Coluna do Eliabe
A Praça dos três Poderes e seus arredores: aspas e ascos
2.4.16
Por Eliabe Castor, jornalista
Os passos largos,
roupas mínimas, maquiagem extravagante e aromas de perfumes baratos denunciavam
as intenções daquelas mulheres que caminhavam sobre o piso histórico e quase
sagrado da Praça Venâncio Neiva. Era um “sacrilégio” para os puritanos que
circundavam, de forma apressada, os arredores do Pavilhão do Chá.
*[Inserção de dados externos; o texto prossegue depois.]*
[src/rtl/alu_pkg.sv]
// Shared definitions for the RV32I decode stage.
//  - ALU control codes consumed by the execute-stage ALU
//  - RV32I major opcodes recognised by the decoder
//  - Immediate formats and operand-select encodings
//  - Helper for 12-bit sign extension
package alu_pkg;

  // ALU control codes. Bit 3 selects the alternate form (SUB, SRA).
  localparam logic [3:0] ALU_ADD  = 4'b0000;
  localparam logic [3:0] ALU_SUB  = 4'b1000;
  localparam logic [3:0] ALU_SLL  = 4'b0001;
  localparam logic [3:0] ALU_SLT  = 4'b0010;
  localparam logic [3:0] ALU_SLTU = 4'b0011;
  localparam logic [3:0] ALU_XOR  = 4'b0100;
  localparam logic [3:0] ALU_SRL  = 4'b0101;
  localparam logic [3:0] ALU_SRA  = 4'b1101;
  localparam logic [3:0] ALU_OR   = 4'b0110;
  localparam logic [3:0] ALU_AND  = 4'b0111;

  // Major opcodes
  localparam logic [6:0] OPC_OP     = 7'b0110011;
  localparam logic [6:0] OPC_OP_IMM = 7'b0010011;
  localparam logic [6:0] OPC_LUI    = 7'b0110111;
  localparam logic [6:0] OPC_AUIPC  = 7'b0010111;
  localparam logic [6:0] OPC_LOAD   = 7'b0000011;
  localparam logic [6:0] OPC_STORE  = 7'b0100011;
  localparam logic [6:0] OPC_BRANCH = 7'b1100011;

  // Immediate formats produced by the decoder
  typedef enum logic [1:0] {
    IMM_I     = 2'd0,
    IMM_S     = 2'd1,
    IMM_U     = 2'd2,
    IMM_SHAMT = 2'd3
  } imm_type_e;

  // Operand-select encodings
  localparam logic [1:0] A1_RS1  = 2'd0;
  localparam logic [1:0] A1_ZERO = 2'd1;
  localparam logic [1:0] A1_PC   = 2'd2;
  localparam logic       A2_RS2  = 1'b0;
  localparam logic       A2_IMM  = 1'b1;

  function automatic logic [31:0] sext12(input logic [11:0] v);
    return {{20{v[11]}}, v};
  endfunction

endpackage

[src/rtl/alu_ctrl_decoder.sv]
// Combinational RV32I decoder: instruction word -> ALU control, immediate,
// operand selects, rd-write intent, store flag and illegal flag.
// Ports:
//  instr     in  32  instruction word
//  alu_cont  out 4   ALU control code (ADD when illegal)
//  imm       out 32  decoded immediate (I/S/U or zero-extended shamt)
//  a1_sel    out 2   operand 1 source (rs1 / zero / pc)
//  a2_sel    out 1   operand 2 source (rs2 / imm)
//  writes_rd out 1   instruction class writes rd (before the rd==0 check)
//  is_store  out 1   STORE instruction
//  illegal   out 1   instruction not decodable
module alu_ctrl_decoder
  import alu_pkg::*;
#(
  parameter int SUPPORT_SLT = 1
) (
  input  logic [31:0] instr,
  output logic [3:0]  alu_cont,
  output logic [31:0] imm,
  output logic [1:0]  a1_sel,
  output logic        a2_sel,
  output logic        writes_rd,
  output logic        is_store,
  output logic        illegal
);

  logic [6:0] opcode;
  logic [2:0] funct3;
  logic [6:0] funct7;
  imm_type_e  imm_type;
  logic       slt_off;

  assign opcode  = instr[6:0];
  assign funct3  = instr[14:12];
  assign funct7  = instr[31:25];
  assign slt_off = (SUPPORT_SLT == 0);

  always_comb begin
    alu_cont  = ALU_ADD;
    a1_sel    = A1_RS1;
    a2_sel    = A2_RS2;
    writes_rd = 1'b0;
    is_store  = 1'b0;
    illegal   = 1'b0;
    imm_type  = IMM_I;

    case (opcode)
      OPC_OP: begin
        writes_rd = 1'b1;
        alu_cont  = {funct7[5], funct3};
        // Only ADD/SUB and SRL/SRA have an alternate funct7 form.
        if (!(funct7 == 7'b0000000 ||
              (funct7 == 7'b0100000 && (funct3 == 3'b000 || funct3 == 3'b101))))
          illegal = 1'b1;
        if (slt_off && funct3 == 3'b010)
          illegal = 1'b1;
      end
      OPC_OP_IMM: begin
        writes_rd = 1'b1;
        a2_sel    = A2_IMM;
        if (funct3 == 3'b001 || funct3 == 3'b101) begin
          imm_type = IMM_SHAMT;
          alu_cont = {funct7[5], funct3};
          if (!(funct7 == 7'b0000000 || (funct3 == 3'b101 && funct7 == 7'b0100000)))
            illegal = 1'b1;
        end else begin
          // imm[10] is data here, so ADDI can never become SUB.
          alu_cont = {1'b0, funct3};
          if (slt_off && funct3 == 3'b010)
            illegal = 1'b1;
        end
      end
      OPC_LUI: begin
        writes_rd = 1'b1;
        a1_sel    = A1_ZERO;
        a2_sel    = A2_IMM;
        imm_type  = IMM_U;
      end
      OPC_AUIPC: begin
        writes_rd = 1'b1;
        a1_sel    = A1_PC;
        a2_sel    = A2_IMM;
        imm_type  = IMM_U;
      end
      OPC_LOAD: begin
        writes_rd = 1'b1;
        a2_sel    = A2_IMM;
      end
      OPC_STORE: begin
        is_store = 1'b1;
        a2_sel   = A2_IMM;
        imm_type = IMM_S;
      end
      OPC_BRANCH: begin
        case (funct3)
          3'b000, 3'b001: alu_cont = ALU_SUB;
          3'b100, 3'b101: begin
            alu_cont = ALU_SLT;
            if (slt_off) illegal = 1'b1;
          end
          3'b110, 3'b111: alu_cont = ALU_SLTU;
          default:        illegal  = 1'b1;
        endcase
      end
      default: illegal = 1'b1;
    endcase

    // An illegal instruction is passed down as a harmless ADD with no side effects.
    if (illegal) begin
      alu_cont  = ALU_ADD;
      writes_rd = 1'b0;
      is_store  = 1'b0;
    end
  end

  always_comb begin
    case (imm_type)
      IMM_S:     imm = sext12({instr[31:25], instr[11:7]});
      IMM_U:     imm = {instr[31:12], 12'b0};
      IMM_SHAMT: imm = {27'b0, instr[24:20]};
      default:   imm = sext12(instr[31:20]);
    endcase
  end

endmodule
Sim, aquele
local, que outrora recebia famílias abastadas de uma João Pessoa que há muito
sucumbiu, hoje é palco da desgraça social.
Bem perto, juízes e
promotores, com pastas e documentos “ultra secretos” ignoravam ou fingiam não
ver as jovens ou velhas meretrizes, cujo olhar mais atento revelava o viço
quase inocente das que têm pouca idade em contraste à desilusão das mais
velhas. A essas, restou-lhes apenas um mundo de sorrisos raros e falsos, no
qual lágrimas são quase sempre verdadeiras.
Caminhando mais um
pouco pude observar vendedores de caldo de cana e água de coco disputando uma
“competição” silenciosa, quase religiosa, a sede dos transeuntes sedentos por
líquidos sob o sol abrasador. O silêncio só era quebrado com os berros dos
deputados que lutavam por interesses próprios na Assembleia Legislativa. O
cheiro de churrasquinho vendido na porta daquele “poder” lembrava as batalhas
entre portugueses e holandeses há muito travadas na cidade alta e baixa do que
hoje é o Centro Histórico.
A grita, confesso,
perturbou minha alma. Zumbis em formato de crianças arrastavam correntes com
mãos estendidas buscando “trocados” para adquirir drogas ou sobras de comida
nas portas dos restaurantes instalados naquele ponto da cidade. Mas isso não
importava para elas, pois as opções disponíveis eram eficientes e limitadas. Um
frasco de cola ou “quentinha” reluzente retirava, mesmo por breves momentos,
sua fome, concedendo-lhes esperança de um dia melhor e menos doloroso. Para
aquelas almas “desalmadas” viverem o hoje era, e é, o grande desafio.
Encostados nas paredes
históricas do Palácio da Redenção, um grupo de travestis atolados em roupas
mínimas flertavam com possíveis parceiros, enquanto o governador do Estado, no
segundo andar daquele prédio luxuoso, empanturrava seu estômago com lagostas,
tendo em suas mãos o “bico de pena” mágico. Sim, mágico e poderoso por ter a
prerrogativa de quem deve ir ou não para a “guilhotina”. Um instrumento que
daria, se vivo, calafrios no revolucionário francês Robespierre.
Eu ainda não sei o que
realmente é aquele quadrante que abriga tão numerosas personagens. Seria a
“Bastilha”? O fim ou o nascimento de mitos? O inferno de Dante ou o céu dos
católicos? Não pude identificar, mas vou sempre lembrar as palavras de fé
daquele pastor solitário que, inflando seus pulmões, afirmava ser Jesus o
salvador, sendo ele observado por uma vendedora de acarajé devota do candomblé e
não menos crente que o amor salva. Por fim, devo admitir que aquele
“microcosmo” é o retrato do nosso país, cuja mensagem positivista “Ordem e
Progresso” fincada em nossa bandeira está cada vez mais desbota.